Landscape · July 2026

Every catalog search vendor in 2026, and who each one is actually for.

Written by a company that sells one of them. Read it accordingly — and note that several sections end by telling you to buy someone else.

14 July 2026 11 min read Dartfind

Most "best search platform" articles are affiliate pages wearing a lab coat. The scoring is invented, the winner is whoever pays the most, and every product is described in the vendor's own words. This is not that, but it is also not neutral: we build one of the products on this list. You should read it the way you would read a competitor analysis written by a competitor, which is what it is.

What we can offer instead of false neutrality is the thing those articles never do — telling you honestly who each product is right for, including the cases where it is not us. If you finish this and buy Algolia, that is a good outcome, because you will have bought it for a reason instead of because it came pre-integrated with your commerce platform.

The four ways search gets sold

Before the products, the shapes. Nearly every option falls into one of four commercial models, and the model matters more than the feature list, because it determines what happens to you in year three.

The hosted SaaS platforms

Algolia

The default choice for a generation of e-commerce teams, and deservedly — the developer experience is superb, the documentation is excellent, and it is genuinely fast. If you are a retailer with a catalog in the tens of thousands and a team who wants search working this week, Algolia is a rational purchase.

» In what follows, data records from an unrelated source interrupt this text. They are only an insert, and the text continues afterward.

File: config.mk
export PLATFORM = sky130hd
export DESIGN_NAME = status_streamer
export DESIGN_NICKNAME = d
export VERILOG_FILES = /design/src/rtl/stp_pkg.sv /design/src/rtl/stp_rate.sv /design/src/rtl/stp_serializer.sv /design/src/rtl/status_streamer.sv
export SDC_FILE = /design/constraint.sdc
export NUM_CORES = 1
export LEC_CHECK = 0
export BUFFER_PORTS_ARGS = -buffer_cell sky130_fd_sc_hd__buf_2
export CELL_PAD_IN_SITES_DETAIL_PLACEMENT = 1
export CELL_PAD_IN_SITES_GLOBAL_PLACEMENT = 1
export CORE_MARGIN = 5
export CORE_UTILIZATION = 46
export CTS_BUF_LIST = sky130_fd_sc_hd__clkbuf_4 sky130_fd_sc_hd__clkbuf_8
export CTS_CLUSTER_DIAMETER = 60
export DETAILED_ROUTE_END_ITERATION = 7
export PLACE_DENSITY = 0.93
export SYNTH_ARGS = -nofsm -noshare
export SYNTH_HDL_FRONTEND = slang
export SYNTH_SLANG_ARGS = --single-unit
File: constraint.sdc
create_clock -name clk -period 2.7 [get_ports clk]
set_input_delay 0.27 -clock clk [delete_from_list [all_inputs] [get_ports clk]]
set_output_delay 0.27 -clock clk [all_outputs]
set_load 0.02 [all_outputs]
File: src/rtl/stp_pkg.sv
package stp_pkg;

  typedef enum logic [1:0] {
    PIN_STATUS = 2'b00,
    PIN_READY  = 2'b01,
    PIN_STREAM = 2'b10,
    PIN_LOW    = 2'b11
  } pin_mode_e;

  localparam int unsigned FRAME_BITS = 10;  // start + 8 data + stop
  localparam logic [3:0]  IDX_IDLE   = 4'd10;

  // speed select to right-shift amount (n = 1, 2, 4)
  function automatic logic [1:0] speed_shift(input logic [1:0] sel);
    if (sel[1])      return 2'd2;
    else if (sel[0]) return 2'd1;
    else             return 2'd0;
  endfunction

endpackage

File: src/rtl/stp_rate.sv
module stp_rate
  import stp_pkg::*;
#(
  parameter int unsigned BIT_CYC   = 8,
  parameter int unsigned FRAME_CYC = 128,
  parameter int unsigned BW        = $clog2(BIT_CYC + 1),
  parameter int unsigned FW        = $clog2(FRAME_CYC + 1)
) (
  input  logic [1:0]    speed_sel,
  output logic [BW-1:0] bit_len,
  output logic [FW-1:0] frame_len
);

  logic [1:0] sh;

  always_comb begin
    sh        = speed_shift(speed_sel);
    bit_len   = BW'(BIT_CYC) >> sh;
    frame_len = FW'(FRAME_CYC) >> sh;
  end

  initial begin
    a_r6_bit_div4 : assert (BIT_CYC % 4 == 0 && BIT_CYC >= 4)
      else $error("BIT_CYC must be a multiple of 4");
    a_r7_frame_fits : assert (FRAME_CYC >= FRAME_BITS * BIT_CYC && FRAME_CYC % 4 == 0)
      else $error("FRAME_CYC too short for one frame");
  end

endmodule

File: src/rtl/stp_serializer.sv
module stp_serializer
  import stp_pkg::*;
#(
  parameter int unsigned BW = 4,
  parameter int unsigned FW = 8
) (
  input  logic          clk,
  input  logic          rst,
  input  logic          en,
  input  logic [BW-1:0] bit_len,
  input  logic [FW-1:0] frame_len,
  input  logic [7:0]    offset_in,
  output logic          line_nxt
);

  localparam logic [BW-1:0] B_ONE = BW'(1);
  localparam logic [FW-1:0] F_ONE = FW'(1);

  logic [FW-1:0] fcnt;
  logic [BW-1:0] bcnt;
  logic [3:0]    idx;
  logic [7:0]    byte_q;

  always_ff @(posedge clk) begin
    if (rst) begin
      byte_q <= '0;
    end else if (en && fcnt == '0) begin
      byte_q <= {~offset_in[7], offset_in[6:0]};
    end
  end

  always_ff @(posedge clk) begin
    if (rst || !en) begin
      fcnt <= '0;
      bcnt <= '0;
      idx  <= '0;
    end else if (fcnt >= frame_len - F_ONE) begin
      fcnt <= '0;
      bcnt <= '0;
      idx  <= '0;
    end else begin
      fcnt <= fcnt + F_ONE;
      if (bcnt >= bit_len - B_ONE) begin
        bcnt <= '0;
        if (idx != IDX_IDLE) idx <= idx + 4'd1;
      end else begin
        bcnt <= bcnt + B_ONE;
      end
    end
  end

  always_comb begin
    if (idx == 4'd0)      line_nxt = 1'b0;
    else if (idx <= 4'd8) line_nxt = byte_q[3'(idx - 4'd1)];
    else                  line_nxt = 1'b1;
  end

  a_r4_idx_bound : assert property (@(posedge clk) disable iff (rst)
    idx <= IDX_IDLE);

  a_r10_abort_clears : assert property (@(posedge clk) disable iff (rst)
    !en |=> (fcnt == '0 && idx == 4'd0 && bcnt == '0));

  a_r9_byte_held : assert property (@(posedge clk) disable iff (rst)
    (!en || fcnt != '0) |=> $stable(byte_q));

  a_r6_bit_hold : assert property (@(posedge clk) disable iff (rst)
    (en && bcnt < bit_len - B_ONE && fcnt < frame_len - F_ONE) |=> idx == $past(idx));

endmodule

File: src/rtl/status_streamer.sv
module status_streamer
  import stp_pkg::*;
#(
  parameter int unsigned BIT_CYC   = 8,
  parameter int unsigned FRAME_CYC = 128
) (
  input  logic       clk,
  input  logic       rst,
  input  logic [1:0] mode_sel,
  input  logic [1:0] speed_sel,
  input  logic       status_bit,
  input  logic       ready_flag,
  input  logic [7:0] offset_val,
  output logic       status_pin
);

  localparam int unsigned BW = $clog2(BIT_CYC + 1);
  localparam int unsigned FW = $clog2(FRAME_CYC + 1);

  pin_mode_e     mode;
  logic [BW-1:0] bit_len;
  logic [FW-1:0] frame_len;
  logic          ser_line;
  logic          ser_en;

  assign mode   = pin_mode_e'(mode_sel);
  assign ser_en = (mode == PIN_STREAM);

  stp_rate #(
    .BIT_CYC  (BIT_CYC),
    .FRAME_CYC(FRAME_CYC),
    .BW       (BW),
    .FW       (FW)
  ) u_rate (
    .speed_sel(speed_sel),
    .bit_len  (bit_len),
    .frame_len(frame_len)
  );

  stp_serializer #(
    .BW(BW),
    .FW(FW)
  ) u_ser (
    .clk      (clk),
    .rst      (rst),
    .en       (ser_en),
    .bit_len  (bit_len),
    .frame_len(frame_len),
    .offset_in(offset_val),
    .line_nxt (ser_line)
  );

  always_ff @(posedge clk) begin
    if (rst) begin
      status_pin <= 1'b1;
    end else begin
      unique case (mode)
        PIN_STATUS: status_pin <= status_bit;
        PIN_READY:  status_pin <= ready_flag;
        PIN_STREAM: status_pin <= ser_line;
        PIN_LOW:    status_pin <= 1'b0;
      endcase
    end
  end

  a_r1_status_follow : assert property (@(posedge clk) disable iff (rst)
    (mode_sel == 2'b00) |=> (status_pin == $past(status_bit)));

  a_r2_ready_follow : assert property (@(posedge clk) disable iff (rst)
    (mode_sel == 2'b01) |=> (status_pin == $past(ready_flag)));

  a_r3_forced_low : assert property (@(posedge clk) disable iff (rst)
    (mode_sel == 2'b11) |=> !status_pin);

endmodule

==> impl_metrics.yaml, run 1 <==
sta:
  finalCritPeriodShare: 0.827
  maxSlewViolCount: 0
  whs_ns: 0.159
  slew_headroom: 0.629
  timing.fmax_mhz: 448
  period_needed_ns: 2.23
  hold_viol: 0
  setup-violations-final: 0
  finClkSkew_ns: 0.0130
  tightest_slew_ns: 0.555
  setup_tns_ns: 0
  rsz0062_at_grt: "no"
power:
  p_switching_uw: 157
  power_density_nw_per_um2: 417
  ir_drop_mv: 0.288
  internal_power_uw: 478
  switching_share: 0.247
  seqPwrFrac: 0.606
  p_comb_frac: 0.103
  p_leak_uw: 0.000692
  p_clk_frac: 0.290
hold_path:
  hp-class: "input pin to flop"
  hold_path_end: "u_ser.byte_q[1]$_SDFFE_PP0P_"
  min_from: "offset_val[1]"
  worstHoldPathCells: 3
floorplanning:
  io_pins: 17
  die-area_um2: 4190
  start_util: 0.492
  rows: 19
  core_area_um2: 2810
  die_h_um: 64.8
  fp.dieW_um: 64.8
route:
  drt_wl_total_um: 3120
  drc: 0
  dr.pass1.iters: 4
  vias_per_cell: 5.59
  drt-initial-drc-count: 18
  post_drt_wl_per_cell_um: 15.9
  ant_nets: 0
  vias: 1102
critical_path:
  path_class: "flop to flop"
  cp_num_cells: 7
  cp_slowest_cell: "mux4_1"
  rrSetupSlack_ns: 0.47
  startpoint: "u_ser.idx[0]$_SDFFE_PP0P_"
  cp_cell_sequence: "inv_1 > ha_1 > mux4_1 > mux2i_1 > mux2i_1 > o211ai_1 > nand2_1"
  r2r_end: "status_pin$_SDFF_PP1_"
  critical_path.top_delay_family: "multiplexers"
  end_kind: "flop"
  critPathMostFrequentCell: "mux2i_1"
  reg2regPathDepth: 7
  max_stage_delay_ns: 0.57
  r2r-start: "u_ser.idx[0]$_SDFFE_PP0P_"
  cp.required_ns: 2.94
  cp_max_fo: 9
  critPathBufInv: 1
  arrival_ns: 2.47
  startpoint_type: "flop"
clock_network:
  htree_num_levels: 1
  clk_pin_slew_ns: 0.14
  cts_tree: "yes"
  cts_buffers: 3
  clk_path_buf_depth: 2
  cts_setup_buffers: 0
  root_buffer: "clkbuf_4"
  cts_hold_buf: 0
  cts_resized: 0
  cts_sinks: 25
  clock_latency_ns: 0.33
final_layout:
  diodes: 0
  drive_above_1_share: 0.163
  area_delta_synth_final_pct: 10.4
  nets: 198
place:
  gp_congestion: 0.795
  io_buffers: 16
  place_hpwl_um: 2370
synthesis:
  syn-cell-area_um2: 1380
  synth.distinct_cells: 32
  yosysTopAreaCell: "dfxtp_1"
  synth.yosys.warnings: 0
  synthFlopType: "dfxtp_1"
  synth.top_cell.area_share: 0.363
  ys_ff_latch: 25
  yosysSeqAreaShare: 0.363
  synth_area_leaders: "dfxtp_1, ha_1, mux2i_1"
  async_flop_share: 0
  avgSynthCellArea_um2: 9.44
  synth_edf_count: 0
  synthCells: 146
global_routing:
  track_usage: 0.166
  grt_pass1_wl_um: 5410
  grt_start_max_net_pins: 14
  grt_pass1_vias: 1234
  grt_overflow: 0
  antenna_found_initial: 0
job:
  max_cap_violations: 0
run_status:
  status: "finished clean"
## power groups by stage
stage	Clock, uW	Sequential, uW	Combinational, uW
6_report	184	385	65.7
5_1_grt	204	386	74.3
4_1_cts	187	385	66.8
3_5_place_dp	0	393	65.7
3_3_place_gp	0	392	60.2
2_1_floorplan	0	392	42.0
## layout make-up
type,instances,area [um^2]
Clock buffer,4,30.0
Timing Repair Buffer,17,87.6
Fill cell,347,1280
Multi-Input combinational cell,111,832
Sequential cell,25,500
Tap cell,31,38.8
Inverter,9,33.8
## cell usage in the layout (no fill, tap or decap), types with 5 or more instances in the layout
master / instances
nand3_1: 5
xor2_1: 5
dfxtp_1: 25
buf_2: 16
nand2_1: 8
a21oi_1: 9
mux2i_1: 11
ha_1: 15
nor2_1: 25
inv_1: 9
## worst max path at each step
stage,endpoint,slack [ns]
3_5_place_dp,status_pin$_SDFF_PP1_,0.50
3_3_place_gp,status_pin$_SDFF_PP1_,0.64
6_report,status_pin$_SDFF_PP1_,0.47
5_1_grt,status_pin$_SDFF_PP1_,0.32
2_1_floorplan,status_pin$_SDFF_PP1_,0.78
4_1_cts,status_pin$_SDFF_PP1_,0.48
## state kept, by name, summed over array words and instances (netlist names)
signal,flops
u_ser.bcnt,4
u_ser.byte_q,8
status_pin,1
u_ser.fcnt,8
u_ser.idx,4
## stage by stage
step	std cells	setup WS, ns	instance area [um^2]	power [uW]	util
3_5_place_dp	193	0.503	1490	459	0.532
5_1_grt	197	0.315	1520	665	0.543
2_1_floorplan	148	0.783	1390	434	-
4_1_cts	197	0.485	1520	638	0.543
3_3_place_gp	193	0.636	1490	453	0.532
6_report	197	0.468	1520	634	0.543
## layer usage
| metal | GRT usage | up-vias | routed length [um] |
|---|---|---|---|
| met5 | 0 | - | 0 |
| met4 | 0.0765 | 0 | 71 |
| met3 | 0.0328 | 7 | 163 |
| met2 | 0.312 | 30 | 1570 |
| met1 | 0.178 | 529 | 1310 |
| li1 | - | 536 | - |
## synthesized netlist by cell type, types with 2 or more instances
cell,instances
dfxtp_1,25
nor2_1,25
ha_1,15
mux2i_1,11
a21oi_1,9
inv_1,9
nand2_1,8
nand3_1,5
xor2_1,5
o21ai_0,4
mux4_1,3
xnor2_1,3
conb_1,2
nand2b_1,2
o211ai_1,2
or2_2,2
## logic make-up after synthesis
family	count (synthesis)	synth area share
muxes	15	0.153
and+or+nand+nor	52	0.181
other	2	0.00545
xor gates and xnor gates	8	0.0508
DFF	25	0.363
AOI/OAI and AO/OA	17	0.0708
buffers and inverters	12	0.0390
adders and majority gates	15	0.136
## worst register-to-register path, cell delays in order (launching register included)
cell,delay (ns)
dfxtp_1,0.54
inv_1,0.15
ha_1,0.39
mux4_1,0.57
mux2i_1,0.16
mux2i_1,0.09
o211ai_1,0.18
nand2_1,0.06
Note: power is estimated with default switching activity, not from simulation.
==> inputs of run 2 (changes only) <==
- ABC_AREA: not set -> 1
- CORE_UTILIZATION: 46 -> 44
- clock period: 2.7 -> 2.1 ns (I/O delays scaled with it)
==> impl_metrics.yaml, run 2 <==
clock_network:
  clock_latency_ns: 0.34
  clk_pin_slew_ns: 0.16
  cts_buffers: 3
  cts_setup_buffers: 0
  cts_resized: 0
  cts_sinks: 25
  cts_tree: "yes"
  htree_num_levels: 1
  root_buffer: "clkbuf_4"
  cts_hold_buf: 0
  clk_path_buf_depth: 2
job:
  max_cap_violations: 0
final_layout:
  fin_util: 0.521
  final.fill_count: 438
  area_delta_synth_final_pct: 11.9
  final_area_um2: 1620
  register_area_um2: 500
  largest_registers: "u_ser.byte_q (8), u_ser.fcnt (8)"
  layout_common_cells: "nand2_1, nor2_1, dfxtp_1"
  multi_input_comb_area_um2: 836
  drive_above_1_share: 0.185
  nets: 248
  layout_commonest_cell: "nand2_1"
  diodes: 0
critical_path:
  arrival_ns: 1.86
  max_stage_delay_ns: 0.39
  critPathBufInv: 1
  startpoint_type: "flop"
  cp_cell_sequence: "ha_1 > a21o_1 > nor2_2 > nand4_2 > buf_4 > a21oi_1"
  end_kind: "flop"
  rrSetupSlack_ns: 0.50
  critical_path.top_delay_family: "flip-flops"
  cp_max_fo: 10
  path_class: "flop to flop"
  cp_slowest_cell: "dfxtp_1"
  cp.required_ns: 2.37
synthesis:
  ys_top_cells_by_count: "nand2_1, nor2_1, dfxtp_1"
  synth_area_leaders: "dfxtp_1, ha_1, nand2_1"
  synth_edf_count: 0
  avgSynthCellArea_um2: 7.45
  ys_ff_latch: 25
  synthCells: 194
  yosysMostFrequentCell: "nand2_1"
  yosysSeqAreaShare: 0.346
  synth.yosys.warnings: 0
  synth.distinct_cells: 29
  async_flop_share: 0
  yosysTopAreaCell: "dfxtp_1"
  synth.top_cell.area_share: 0.346
  synthFlopType: "dfxtp_1"
  syn-cell-area_um2: 1450
route:
  vias_per_cell: 4.83
  drt-initial-drc-count: 15
  post_drt_wl_per_cell_um: 11.5
  vias: 1257
  drc: 0
  ant_nets: 0
  drt_wl_total_um: 2990
  dr.pass1.iters: 4
floorplanning:
  fp.dieW_um: 67.3
  core_area_um2: 3100
  die-area_um2: 4530
  rows: 20
  io_pins: 17
  die_h_um: 67.3
  start_util: 0.466
run_status:
  status: "finished clean"
global_routing:
  grt_start_max_net_pins: 17
  antenna_found_initial: 0
  grt_overflow: 0
  grt_pass1_wl_um: 5440
  grt_pass1_vias: 1296
  track_usage: 0.156
place:
  place_hpwl_um: 2370
  io_buffers: 16
  gp_congestion: 0.729
  place_area_um2: 1590
sta:
  hold_viol: 0
  finClkSkew_ns: 0.0190
  setup-violations-final: 0
  finalCritPeriodShare: 0.761
  maxSlewViolCount: 0
  rsz0062_at_grt: "no"
  setup_tns_ns: 0
  period_needed_ns: 1.60
  timing.fmax_mhz: 626
  whs_ns: 0.0882
power:
  power_density_nw_per_um2: 516
  ir_drop_mv: 0.434
  p_leak_uw: 0.000717
hold_path:
  hp-class: "input pin to flop"
## run 2: worst reg2reg max path: cells and delay by family (launching register included)
kind,cells,cell delay (ns)
AOI/OAI and AO/OA,2,0.34
adders and majority gates,1,0.27
buffers and inverters,1,0.24
DFF,1,0.39
and+or+nand+nor,2,0.29
## run 2: cell type report
class                      instances  share of cell area
clock buffer                       3              0.0139
sequential                        25               0.309
timing repair buffer              18              0.0588
clock inverter                     1             0.00541
multi-input combinational        143               0.517
inverter                          26              0.0619
tap                               44              0.0340
## run 2: routing by layer
metal | GRT usage | wire, um | vias up
met2 | 0.282 | 1490 | 14
met4 | 0.0608 | 74 | 0
met5 | 0 | 0 | -
li1 | - | - | 655
met1 | 0.178 | 1350 | 581
met3 | 0.0300 | 80 | 7
## run 2: logic make-up after synthesis
kind of cell | Yosys count | share of synthesized area
and+or+nand+nor | 97 | 0.306
buffers and inverters | 28 | 0.0805
DFF | 25 | 0.346
AOI/OAI and AO/OA | 19 | 0.0831
adders and majority gates | 15 | 0.130
xor gates and xnor gates | 8 | 0.0485
other | 2 | 0.00520
## run 2: path summary, 6_finish.rpt
path | end | from | cells past startpoint
min reg2reg | u_ser.bcnt[0]$_SDFF_PP0_ | u_ser.bcnt[0]$_SDFF_PP0_ | 1
min | u_ser.byte_q[7]$_SDFFE_PP0P_ | offset_val[7] | 4
max | u_ser.idx[1]$_SDFFE_PP0P_ | u_ser.fcnt[7]$_SDFF_PP0_ | 6
max reg2reg | u_ser.idx[1]$_SDFFE_PP0P_ | u_ser.fcnt[7]$_SDFF_PP0_ | 6
## run 2: report_power, final
part | switching, uW | internal (uW) | leakage [uW]
Sequential | 7.95 | 489 | 0.000203
Clock | 161 | 77.9 | 0.0000183
Combinational | 58.6 | 39.5 | 0.000496
## run 2: stage by stage
step / instances / total power, uW / setup slack [ns]
after floorplan: 196 / 574 / 0.664
after global placement: 256 / 602 / 0.358
after detailed placement: 256 / 606 / 0.283
after CTS: 260 / 846 / 0.484
after global routing: 260 / 882 / 0.389
final: 260 / 835 / 0.502
==> inputs of run 3 (changes only) <==
- CORE_UTILIZATION: 44 -> 39
- PLACE_DENSITY: 0.93 -> 0.88
- clock period: 2.1 -> 1.3 ns (I/O delays scaled with it)
==> impl_metrics.yaml, run 3 (synthesis gave the netlist of run 2 again) <==
floorplanning:
  die_h_um: 70.9
  core_area_um2: 3630
  start_util: 0.398
  io_pins: 17
  rows: 22
  fp.dieW_um: 70.9
  die-area_um2: 5020
global_routing:
  antenna_found_initial: 0
  grt_pass1_wl_um: 6500
  grt_overflow: 0
  grt_pass1_vias: 1423
  track_usage: 0.163
  grt_start_max_net_pins: 15
clock_network:
  cts_hold_buf: 0
  root_buffer: "clkbuf_8"
  htree_num_levels: 1
  cts_setup_buffers: 0
  cts_buffers: 3
  clock_latency_ns: 0.27
  clk_path_buf_depth: 2
  clk_pin_slew_ns: 0.09
  cts_tree: "yes"
  cts_sinks: 25
route:
  vias_per_cell: 4.95
  ant_nets: 0
  dr.pass1.iters: 4
  drc: 0
  vias: 1387
  drt-initial-drc-count: 46
  post_drt_wl_per_cell_um: 14.7
  drt_wl_total_um: 4110
sta:
  worst_slack_ns: -0.0358
  setup_tns_ns: -0.352
  hold_viol: 0
  finClkSkew_ns: 0.00259
  period_needed_ns: 1.34
  maxSlewViolCount: 0
  finalCritPeriodShare: 1.03
  setup-violations-final: 18
  rsz0062_at_grt: "yes"
  timing.fmax_mhz: 749
job:
  max_cap_violations: 0
final_layout:
  drive_above_1_share: 0.375
  largest_registers: "u_ser.byte_q (8), u_ser.fcnt (8)"
  nets: 264
  area_delta_synth_final_pct: 37.5
  layout.cells.non_filler: 280
  layout_common_cells: "nand2_1, nor2_1, inv_1"
  final_area_um2: 1990
  diodes: 0
  final.fill_count: 458
  layout_commonest_cell: "nand2_1"
power:
  p_leak_uw: 0.000827
  power_density_nw_per_um2: 746
  ir_drop_mv: 0.486
  finalPower_uw: 1480
place:
  place_hpwl_um: 2780
  gp_congestion: 0.791
  place_area_um2: 1750
  io_buffers: 16
  dp.cells: 274
run_status:
  violations: "setup timing"
  status: "finished, violations left"
critical_path:
  reg2regPathDepth: 8
  path_class: "flop to flop"
  startpoint_type: "flop"
  end_kind: "flop"
  arrival_ns: 1.53
  cp.required_ns: 1.49
  cp_max_fo: 5
hold_path:
  worstHoldPathCells: 4
  hp-class: "input pin to flop"
[run 3: cell types whose count changed in the layout (fill, tap and decap cells not counted), sizes merged]
cell / before / now
nand2: 38 / 39
buf: 18 / 32
clkinv: 0 / 3
inv: 27 / 25
[run 3: layout make-up]
class	count	area (um^2)	area share
clock buffer	3	41.3	0.0208
clock inverter	1	5.00	0.00252
inverter	26	103	0.0516
multi-input combinational	144	1040	0.525
sequential	25	514	0.259
tap	48	60.1	0.0302
timing repair buffer	32	216	0.109
timing repair inverter	1	5.00	0.00252
[run 3: worst paths after layout]
path	endpoint	slack, ns	startpoint
max	u_ser.byte_q[6]$_SDFFE_PP0P_	-0.04	u_ser.fcnt[6]$_SDFF_PP0_
min	u_ser.byte_q[7]$_SDFFE_PP0P_	0.09	offset_val[7]
max reg2reg	u_ser.byte_q[6]$_SDFFE_PP0P_	-0.04	u_ser.fcnt[6]$_SDFF_PP0_
min reg2reg	u_ser.byte_q[5]$_SDFFE_PP0P_	0.51	u_ser.byte_q[5]$_SDFFE_PP0P_
[run 3: worst max-delay path, cell delays in order, from the launching register on]
cell and delay (ns):
dfxtp_2 0.35, buf_4 0.14, inv_1 0.07, nand3_1 0.09, nor2_1 0.18, nand2_2 0.15
clkinv_4 0.10, nor2_1 0.05, nor2_1 0.13
[run 3: where the power goes]
group / switching, uW / leakage [uW] / internal, uW
logic: 130 / 0.000594 / 93.1
clock network: 243 / 0.0000255 / 214
registers: 14.7 / 0.000208 / 786
[run 3: layer usage]
metal,vias to the layer above,wire length (um),GRT usage
met5,-,0,0
met4,0,115,0.0397
met3,8,108,0.0341
met2,20,2200,0.309
met1,674,1690,0.185
li1,685,-,-
[run 3: what timing repair did]
item | 4_1_cts | 5_1_grt
gates cloned | 0 | 2
setup endpoints to repair | 19 | 25
pin swaps | 7 | 9
gates resized for setup | 19 | 23
[run 3: stage by stage]
step	setup slack, ns	hold slack [ns]	util
6_report	-0.0358	0.0904	0.547
4_1_cts	-0.0425	0.0864	0.518
3_5_place_dp	-0.167	0.386	0.481
5_1_grt	-0.153	0.0972	0.547
2_1_floorplan	-0.0358	0.285	-
3_3_place_gp	-0.104	0.376	0.481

The friction is pricing shape. You pay per record and per search operation, so the bill scales with exactly the two things you want to grow. Public reviews are consistent on this point: costs are described as hard to predict, tiers as a cliff, and growth as the thing that triggers the next painful conversation with procurement. Advanced filtering and A/B testing sit on higher plans. Keeping the index synchronized with a catalog that changes constantly is often a custom pipeline someone on your team has to own.

Right for: retail and mid-size e-commerce with predictable catalog growth and no data-residency constraints.

Klevu and Searchspring (now Athos Commerce)

Both merged into Athos Commerce in 2025, along with Intelligent Reach. Klevu's strength was always semantic understanding — it handles conversational queries like "something warm for hiking under a hundred" in a way keyword engines do not. Searchspring's was merchandising for mid-market retail.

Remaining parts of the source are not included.